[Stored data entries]
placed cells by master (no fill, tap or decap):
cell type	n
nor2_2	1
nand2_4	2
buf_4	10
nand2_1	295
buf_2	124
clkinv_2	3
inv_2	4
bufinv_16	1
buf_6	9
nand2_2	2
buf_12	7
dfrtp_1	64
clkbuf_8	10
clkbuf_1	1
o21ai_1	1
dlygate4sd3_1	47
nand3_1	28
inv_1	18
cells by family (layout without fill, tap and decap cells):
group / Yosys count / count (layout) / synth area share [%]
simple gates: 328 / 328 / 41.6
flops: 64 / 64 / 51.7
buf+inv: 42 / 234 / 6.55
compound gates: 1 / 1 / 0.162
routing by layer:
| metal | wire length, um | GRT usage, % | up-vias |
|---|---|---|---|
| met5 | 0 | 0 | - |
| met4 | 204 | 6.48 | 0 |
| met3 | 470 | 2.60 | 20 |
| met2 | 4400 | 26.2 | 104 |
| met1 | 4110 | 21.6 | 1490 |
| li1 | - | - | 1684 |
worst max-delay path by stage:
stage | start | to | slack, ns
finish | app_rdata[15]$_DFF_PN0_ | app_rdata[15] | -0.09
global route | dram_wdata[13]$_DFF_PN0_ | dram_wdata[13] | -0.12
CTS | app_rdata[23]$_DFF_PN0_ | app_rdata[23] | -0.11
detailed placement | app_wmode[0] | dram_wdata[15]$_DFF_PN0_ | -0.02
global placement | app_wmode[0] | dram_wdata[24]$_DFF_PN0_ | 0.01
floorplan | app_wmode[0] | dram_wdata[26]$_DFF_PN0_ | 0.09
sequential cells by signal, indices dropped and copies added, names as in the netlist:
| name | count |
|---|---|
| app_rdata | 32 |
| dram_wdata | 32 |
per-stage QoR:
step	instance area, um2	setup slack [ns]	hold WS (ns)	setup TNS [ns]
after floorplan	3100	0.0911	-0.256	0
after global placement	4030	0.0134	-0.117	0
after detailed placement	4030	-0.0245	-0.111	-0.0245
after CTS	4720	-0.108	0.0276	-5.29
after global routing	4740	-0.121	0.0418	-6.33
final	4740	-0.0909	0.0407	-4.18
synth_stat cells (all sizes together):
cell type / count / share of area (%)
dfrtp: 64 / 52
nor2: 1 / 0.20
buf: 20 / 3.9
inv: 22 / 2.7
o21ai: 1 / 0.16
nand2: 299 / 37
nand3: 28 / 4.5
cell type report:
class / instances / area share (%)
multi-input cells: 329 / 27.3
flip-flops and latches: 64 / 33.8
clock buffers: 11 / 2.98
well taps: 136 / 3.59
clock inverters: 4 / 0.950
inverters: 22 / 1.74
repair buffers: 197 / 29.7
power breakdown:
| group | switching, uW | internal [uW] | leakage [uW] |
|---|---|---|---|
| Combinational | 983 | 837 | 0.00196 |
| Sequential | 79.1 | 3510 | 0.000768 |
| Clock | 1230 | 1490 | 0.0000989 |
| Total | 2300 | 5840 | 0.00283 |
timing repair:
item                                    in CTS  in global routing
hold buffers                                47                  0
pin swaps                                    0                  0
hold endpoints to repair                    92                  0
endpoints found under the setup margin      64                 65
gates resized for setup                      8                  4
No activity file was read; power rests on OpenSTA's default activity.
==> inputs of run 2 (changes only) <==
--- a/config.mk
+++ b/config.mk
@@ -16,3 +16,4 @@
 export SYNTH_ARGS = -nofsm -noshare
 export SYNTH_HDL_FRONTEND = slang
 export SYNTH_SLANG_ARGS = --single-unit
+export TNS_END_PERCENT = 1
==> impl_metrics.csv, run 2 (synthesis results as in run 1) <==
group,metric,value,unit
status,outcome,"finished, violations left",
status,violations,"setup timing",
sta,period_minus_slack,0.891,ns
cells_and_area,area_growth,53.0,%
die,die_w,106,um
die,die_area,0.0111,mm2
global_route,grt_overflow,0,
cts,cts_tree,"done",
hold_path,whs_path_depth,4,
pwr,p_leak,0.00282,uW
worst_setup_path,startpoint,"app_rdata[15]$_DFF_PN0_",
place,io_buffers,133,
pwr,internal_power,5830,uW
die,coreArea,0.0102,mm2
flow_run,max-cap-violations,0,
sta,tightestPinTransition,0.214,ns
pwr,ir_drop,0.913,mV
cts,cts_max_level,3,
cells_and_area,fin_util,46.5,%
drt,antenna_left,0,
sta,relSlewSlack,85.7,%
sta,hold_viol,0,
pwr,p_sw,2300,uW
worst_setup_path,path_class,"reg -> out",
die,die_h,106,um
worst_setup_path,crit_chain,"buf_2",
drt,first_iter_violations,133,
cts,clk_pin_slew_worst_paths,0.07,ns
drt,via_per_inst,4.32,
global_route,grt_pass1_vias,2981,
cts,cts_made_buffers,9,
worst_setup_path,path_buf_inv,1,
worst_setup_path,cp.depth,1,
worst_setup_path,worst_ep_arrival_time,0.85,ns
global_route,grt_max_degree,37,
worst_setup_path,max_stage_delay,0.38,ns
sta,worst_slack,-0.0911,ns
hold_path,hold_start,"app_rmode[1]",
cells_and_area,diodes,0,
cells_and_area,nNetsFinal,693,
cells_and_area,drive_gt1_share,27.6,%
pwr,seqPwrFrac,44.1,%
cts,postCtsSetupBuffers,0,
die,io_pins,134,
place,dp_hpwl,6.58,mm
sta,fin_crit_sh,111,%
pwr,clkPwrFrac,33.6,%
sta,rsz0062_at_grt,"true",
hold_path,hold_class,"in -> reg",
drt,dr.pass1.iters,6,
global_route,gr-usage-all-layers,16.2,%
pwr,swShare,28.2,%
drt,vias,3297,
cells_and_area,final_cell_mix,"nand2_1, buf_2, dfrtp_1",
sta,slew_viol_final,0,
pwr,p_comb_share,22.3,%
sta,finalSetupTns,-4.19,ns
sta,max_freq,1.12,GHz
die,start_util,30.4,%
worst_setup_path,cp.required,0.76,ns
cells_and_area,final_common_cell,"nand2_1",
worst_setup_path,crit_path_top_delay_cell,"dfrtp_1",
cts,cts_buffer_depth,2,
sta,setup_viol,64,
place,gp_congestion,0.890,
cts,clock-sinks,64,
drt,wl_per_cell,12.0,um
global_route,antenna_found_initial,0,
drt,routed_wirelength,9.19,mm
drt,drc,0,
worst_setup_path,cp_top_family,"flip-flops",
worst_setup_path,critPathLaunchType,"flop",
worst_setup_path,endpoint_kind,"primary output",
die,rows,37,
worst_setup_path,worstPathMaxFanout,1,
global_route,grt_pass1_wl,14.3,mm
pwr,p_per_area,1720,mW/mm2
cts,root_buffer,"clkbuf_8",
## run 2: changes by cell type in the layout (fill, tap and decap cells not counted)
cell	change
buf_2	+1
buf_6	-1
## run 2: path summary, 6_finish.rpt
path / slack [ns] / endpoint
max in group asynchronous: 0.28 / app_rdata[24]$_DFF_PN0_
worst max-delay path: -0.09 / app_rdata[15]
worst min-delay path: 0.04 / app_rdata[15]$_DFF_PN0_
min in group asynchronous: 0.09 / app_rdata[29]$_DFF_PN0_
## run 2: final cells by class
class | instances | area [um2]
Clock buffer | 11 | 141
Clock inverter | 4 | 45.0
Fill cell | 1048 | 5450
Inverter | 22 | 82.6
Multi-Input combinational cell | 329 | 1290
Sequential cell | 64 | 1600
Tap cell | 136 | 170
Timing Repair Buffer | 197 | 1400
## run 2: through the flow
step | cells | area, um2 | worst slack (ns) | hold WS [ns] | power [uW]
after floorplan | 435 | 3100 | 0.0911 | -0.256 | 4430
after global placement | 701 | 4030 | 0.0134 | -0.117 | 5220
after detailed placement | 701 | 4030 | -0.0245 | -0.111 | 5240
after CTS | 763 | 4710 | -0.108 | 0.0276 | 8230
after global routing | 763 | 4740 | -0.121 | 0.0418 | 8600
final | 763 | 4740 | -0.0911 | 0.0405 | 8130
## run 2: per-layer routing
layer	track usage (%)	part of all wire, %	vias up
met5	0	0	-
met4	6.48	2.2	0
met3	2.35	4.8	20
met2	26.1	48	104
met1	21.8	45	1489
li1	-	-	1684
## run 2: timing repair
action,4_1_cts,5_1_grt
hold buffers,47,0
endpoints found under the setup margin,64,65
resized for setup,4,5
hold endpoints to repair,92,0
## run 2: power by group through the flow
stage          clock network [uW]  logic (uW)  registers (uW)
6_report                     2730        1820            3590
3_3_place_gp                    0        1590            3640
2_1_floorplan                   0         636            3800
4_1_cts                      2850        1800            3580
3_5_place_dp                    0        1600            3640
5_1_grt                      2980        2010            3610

:: What you will do ::
From the entries above, print the lines beginning at the one with "stage | start | to | slack, ns" and stopping after the one with "buf: 20 / 3.9", exactly as written and with nothing else.

:: Answer to the problem ::
stage | start | to | slack, ns
finish | app_rdata[15]$_DFF_PN0_ | app_rdata[15] | -0.09
global route | dram_wdata[13]$_DFF_PN0_ | dram_wdata[13] | -0.12
CTS | app_rdata[23]$_DFF_PN0_ | app_rdata[23] | -0.11
detailed placement | app_wmode[0] | dram_wdata[15]$_DFF_PN0_ | -0.02
global placement | app_wmode[0] | dram_wdata[24]$_DFF_PN0_ | 0.01
floorplan | app_wmode[0] | dram_wdata[26]$_DFF_PN0_ | 0.09
sequential cells by signal, indices dropped and copies added, names as in the netlist:
| name | count |
|---|---|
| app_rdata | 32 |
| dram_wdata | 32 |
per-stage QoR:
step	instance area, um2	setup slack [ns]	hold WS (ns)	setup TNS [ns]
after floorplan	3100	0.0911	-0.256	0
after global placement	4030	0.0134	-0.117	0
after detailed placement	4030	-0.0245	-0.111	-0.0245
after CTS	4720	-0.108	0.0276	-5.29
after global routing	4740	-0.121	0.0418	-6.33
final	4740	-0.0909	0.0407	-4.18
synth_stat cells (all sizes together):
cell type / count / share of area (%)
dfrtp: 64 / 52
nor2: 1 / 0.20
buf: 20 / 3.9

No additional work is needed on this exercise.